A bow windshield, also known as a wind deflector, is a round and smooth structure mounted on the bow of a ship that improves a vessel's aerodynamic characteristics, allowing for greater fuel efficiency and a reduction of carbon emissions. The technology is limited to container ships, though is predicted to become more popular due to greater international emphasis on environmentalism.

== Concept ==
To be in motion, any object must need to overcome friction. For large container ships, between 2 and 10% of resistance encountered is caused by drag, which worsens a vessel's fuel economy as the additional friction requires more energy (in the form of fuel) to overcome.

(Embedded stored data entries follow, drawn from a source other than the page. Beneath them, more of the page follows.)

Context: an optimization exercise on an open-source flow, tuned for small area. The choices shown serve that exercise and are no tape-out recipe. No activity file was given, so power comes from the tool's default toggle rates.

Design tlc_driver_top, start of the top module:
module tlc_driver_top (
    input  logic                  clk,
    input  logic                  nrst,
    input  logic                  clk_enable,
    input  logic                  gs_valid,
    input  tlc_pkg::gs_word_t     gs_word,
    output logic                  gs_credit,
    input  logic                  cfg_valid,
    input  tlc_pkg::fc_config_t   cfg_word,
    output logic                  cfg_credit,
    input  logic                  position_sync,
    input  logic                  driver_sout,
    output tlc_pkg::driver_pins_t pins,
    output logic                  column_ready,
    output logic                  config_match,
    output logic                  underrun
);
make LEC_CHECK=0 CAP_MARGIN=20 CORE_MARGIN=2 CORE_UTILIZATION=70 CTS_BUF_LIST=sky130_fd_sc_hd__clkbuf_8 CTS_CLUSTER_DIAMETER=60 CTS_CLUSTER_SIZE=20 SLEW_MARGIN=20 finish   # period 10.0 ns
run.sh (not shown) runs the stock make flow with config.mk's settings and CLKGATE_MAP_FILE= SYNTH_SCRIPT=/design/flow/synth_recipe.tcl, a recipe that flattens the netlist after the stock synthesis.
The starting point completed without violations.
Then changed:
==> flow/flow/run.sh (new file) <==
#!/bin/bash
# Standard ORFS layout with smaller port buffers and no CTS dummy loads.
set -euo pipefail
bash standard.sh \
  'BUFFER_PORTS_ARGS=-buffer_cell sky130_fd_sc_hd__buf_1' \
  'CTS_ARGS=-sink_clustering_enable -repair_clock_nets -dont_use_dummy_load -buf_list sky130_fd_sc_hd__clkbuf_16 -sink_clustering_size 25 -sink_clustering_max_diameter 50' \
  finish > standard_flow.log 2>&1
==> flow/standard.sh (new file) <==
#!/bin/bash
# synth_recipe.tcl (not shown) runs the flow's synth.tcl, then flattens the netlist and writes it again
# the make line also repeats each setting of config.mk as NAME=value (left out here)
make -C /OpenROAD-flow-scripts/flow DESIGN_CONFIG=/design/flow/config.mk WORK_HOME=/design/flow/orfs CLKGATE_MAP_FILE= SYNTH_SCRIPT=/design/flow/synth_recipe.tcl "${@:-finish}"
--- a/flow/config.mk
+++ b/flow/config.mk
@@ -8,7 +8,4 @@
 export CAP_MARGIN = 20
 export CORE_MARGIN = 2
-export CORE_UTILIZATION = 70
-export CTS_BUF_LIST = sky130_fd_sc_hd__clkbuf_8
-export CTS_CLUSTER_DIAMETER = 60
-export CTS_CLUSTER_SIZE = 20
+export CORE_UTILIZATION = 80
 export SLEW_MARGIN = 20
removed: flow/run.sh
The new run finished with timing, DRC and antenna clean.
Final cell count decreases by 4.4%.
Total power increases by 5.2%.
Design area decreases by 1.9%.
Fmax increases by 6.9%.
Routed wire length increases by 5.4%.
Area after synthesis does not change.
Worst setup slack gains 0.40 ns.
Combinational power decreases by 7.7%.
Via count increases by 5.0%.
Clock-buffer cell count stays the same.
Then changed:
==> flow/flow/run.sh (replaced) <==
#!/bin/bash
# Standard ORFS layout with smaller port buffers and no CTS dummy loads.
set -euo pipefail
bash standard.sh \
  'BUFFER_PORTS_ARGS=-buffer_cell sky130_fd_sc_hd__buf_1' \
  'CTS_ARGS=-sink_clustering_enable -repair_clock_nets -dont_use_dummy_load -buf_list sky130_fd_sc_hd__clkbuf_8 -sink_clustering_size 20 -sink_clustering_max_diameter 60' \
  finish > standard_flow.log 2>&1
--- a/flow/config.mk
+++ b/flow/config.mk
@@ -8,4 +8,4 @@
 export CAP_MARGIN = 20
 export CORE_MARGIN = 2
-export CORE_UTILIZATION = 80
+export CORE_UTILIZATION = 70
 export SLEW_MARGIN = 20
=> The new run went through all stages and came out clean; register-to-register slack loses 0.17 ns; non-clock buffer count climbs by 4; count of clock-buffer cells in the layout went down by 3; cell area drops slightly; total power is lower by a little under a tenth; setup slack gains 0.024 ns; worst hold slack is worse by 0.027 ns; flip-flop and latch count does not change; via count decreases by a few percent.
No run of this note included a check of the RTL's function; only the layout flow was run.

tlc_driver_top, a different RTL version from the one above (not shown whole).
Size in the first run: roughly 120 I/O pins, about 24000 um2 of cells after synthesis.
clock: 10.0 ns
lec_check: 0
cap_margin: 20
core_margin: 2
core_utilization: 75
slew_margin: 20
synth_hierarchical: 1
standard.sh (not shown) runs the stock make flow with config.mk's settings and CLKGATE_MAP_FILE= SYNTH_SCRIPT=/design/flow/synth_recipe.tcl, a recipe that flattens the netlist after the stock synthesis.
==> flow/flow/run.sh <==
#!/bin/bash
# Standard ORFS layout with smaller port buffers and no CTS dummy loads.
set -euo pipefail
bash standard.sh \
  'BUFFER_PORTS_ARGS=-buffer_cell sky130_fd_sc_hd__buf_1' \
  'CTS_ARGS=-sink_clustering_enable -repair_clock_nets -dont_use_dummy_load -buf_list sky130_fd_sc_hd__clkbuf_8 -sink_clustering_size 20 -sink_clustering_max_diameter 50' \
  finish > standard_flow.log 2>&1
The starting point completed without violations.
Next try:
==> flow/flow/run.sh (replaced) <==
#!/bin/bash
# Standard ORFS layout with smaller port buffers and no CTS dummy loads.
set -euo pipefail
bash standard.sh \
  'BUFFER_PORTS_ARGS=-buffer_cell sky130_fd_sc_hd__buf_1' \
  'CTS_ARGS=-sink_clustering_enable -repair_clock_nets -dont_use_dummy_load -buf_list sky130_fd_sc_hd__clkbuf_8 -sink_clustering_size 18 -sink_clustering_max_diameter 45' \
  'RECOVER_POWER=100' \
  finish > standard_flow.log 2>&1
The new run finished but failed the layout checks on max-capacitance violations, max-slew violations.
Power goes up by 0.66%.
Utilization barely changes.
Routed wire length stays flat.
Function was not checked in any run of this note: the RTL went through the layout flow alone.

Another version of the RTL of tlc_driver_top (not shown whole).
For scale: roughly 1300 cells after synthesis, about 120 I/O pins, roughly 24000 sq um of cells after synthesis.
Settings: LEC_CHECK=0, CAP_MARGIN=0, CORE_MARGIN=2, CORE_UTILIZATION=80, SLEW_MARGIN=0, SYNTH_HIERARCHICAL=1; clock period 10.0 ns.
==> flow/flow/run.sh <==
#!/bin/bash
# Standard ORFS layout with smaller port buffers and no CTS dummy loads.
set -euo pipefail
bash standard.sh \
  'BUFFER_PORTS_ARGS=-buffer_cell sky130_fd_sc_hd__buf_1' \
  'CTS_ARGS=-sink_clustering_enable -repair_clock_nets -dont_use_dummy_load -buf_list sky130_fd_sc_hd__clkbuf_8 -sink_clustering_size 18 -sink_clustering_max_diameter 45' \
  finish > standard_flow.log 2>&1
The baseline finished with timing, DRC and antenna clean.
Change:
==> flow/flow/run.sh (replaced) <==
#!/bin/bash
# Standard ORFS layout with smaller port buffers and no CTS dummy loads.
set -euo pipefail
bash standard.sh \
  'BUFFER_PORTS_ARGS=-buffer_cell sky130_fd_sc_hd__buf_1' \
  'CTS_ARGS=-sink_clustering_enable -repair_clock_nets -dont_use_dummy_load -buf_list sky130_fd_sc_hd__clkbuf_8 -sink_clustering_size 16 -sink_clustering_max_diameter 50' \
  finish > standard_flow.log 2>&1
- CAP_MARGIN: 0 -> 20
- CORE_UTILIZATION: 80 -> 75
- SLEW_MARGIN: 0 -> 20
Result:
- die area increases by about 6.5%
- cell count increases by 0.33%
- non-clock buffer count decreases by 7
- global-route usage decreases by 3.2 points
No run of this note included a check of the RTL's function; only the layout flow was run.

## afterwards: timing with drivers on the ports
The results above use ideal ports. As a check the final layouts listed here were re-extracted and re-timed, cells and wires unchanged. Step 1 (the two cells are an assumption about what drives the block):
set clk [get_ports {clk}]
set_driving_cell -lib_cell sky130_fd_sc_hd__clkbuf_16 $clk
set_driving_cell -lib_cell sky130_fd_sc_hd__buf_2 [delete_from_list [all_inputs] $clk]
Step 2, shift: input delay + t, output delay - t, t = (earliest + latest rising clock arrival at the registers) / 2. This alone moves slack from input paths to output paths. Three values: ideal ports, drivers, drivers and shift; two values: the first two.
run | t, ns | slack for setup (ns) | worst setup path at the end | worst register clock-pin slew, ns | cell pins on the clock port's net
the first run of note 1 | 0.684 | 3.739 / 3.690 / 4.042 | input to output | 0.12 / 0.12 | 1
the second run of note 1 | 0.601 | 4.142 / 4.089 / 4.689 | register to output | 0.10 / 0.10 | 1
the third run of note 1 | 0.629 | 4.167 / 4.116 / 4.745 | register to output | 0.12 / 0.12 | 1
the first run of note 2 | 0.615 | 3.762 / 3.713 / 4.328 | register to output | 0.12 / 0.12 | 1
the second run of note 2 | 0.645 | 2.293 / 2.241 / 2.886 | register to output | 0.11 / 0.11 | 1
the first run of note 3 | 0.620 | 2.997 / 2.948 / 3.568 | register to output | 0.11 / 0.11 | 1
the second run of note 3 | 0.636 | 3.441 / 3.390 / 4.026 | register to output | 0.10 / 0.10 | 1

This issue is often exemplified by the blocky and un-aerodynamic shapes of a vessel's superstructure and by any containers carried on the deck. The aerodynamic shape of a bow windshield is intended to solve this problem, as it would allow air to flow around the ship's bow with less friction, thus decreasing the drag on the vessel. In turn, the decrease in friction would allow less fuel to be used to maintain speed, decreasing carbon emissions and the cost in fuel.

== History ==
The technology was first fitted on Mitsui O.S.K. Lines' container ship Mol Marvel in 2015, and within two years, the company reported that the device reduced her carbon dioxide emissions by 2%. Ocean Network Express, a joint venture by OSK Line and several other companies, operate ONE Trust and ONE Tradition, both of which have been fitted with a bow windshield. Outside of the company, CMA CGM's ship also features the design. With more stringent limits on carbon emissions set by the International Maritime Organization, the technology is predicted to become more common as companies risk ships being banned from international trade if their vessel exceed carbon emission limits.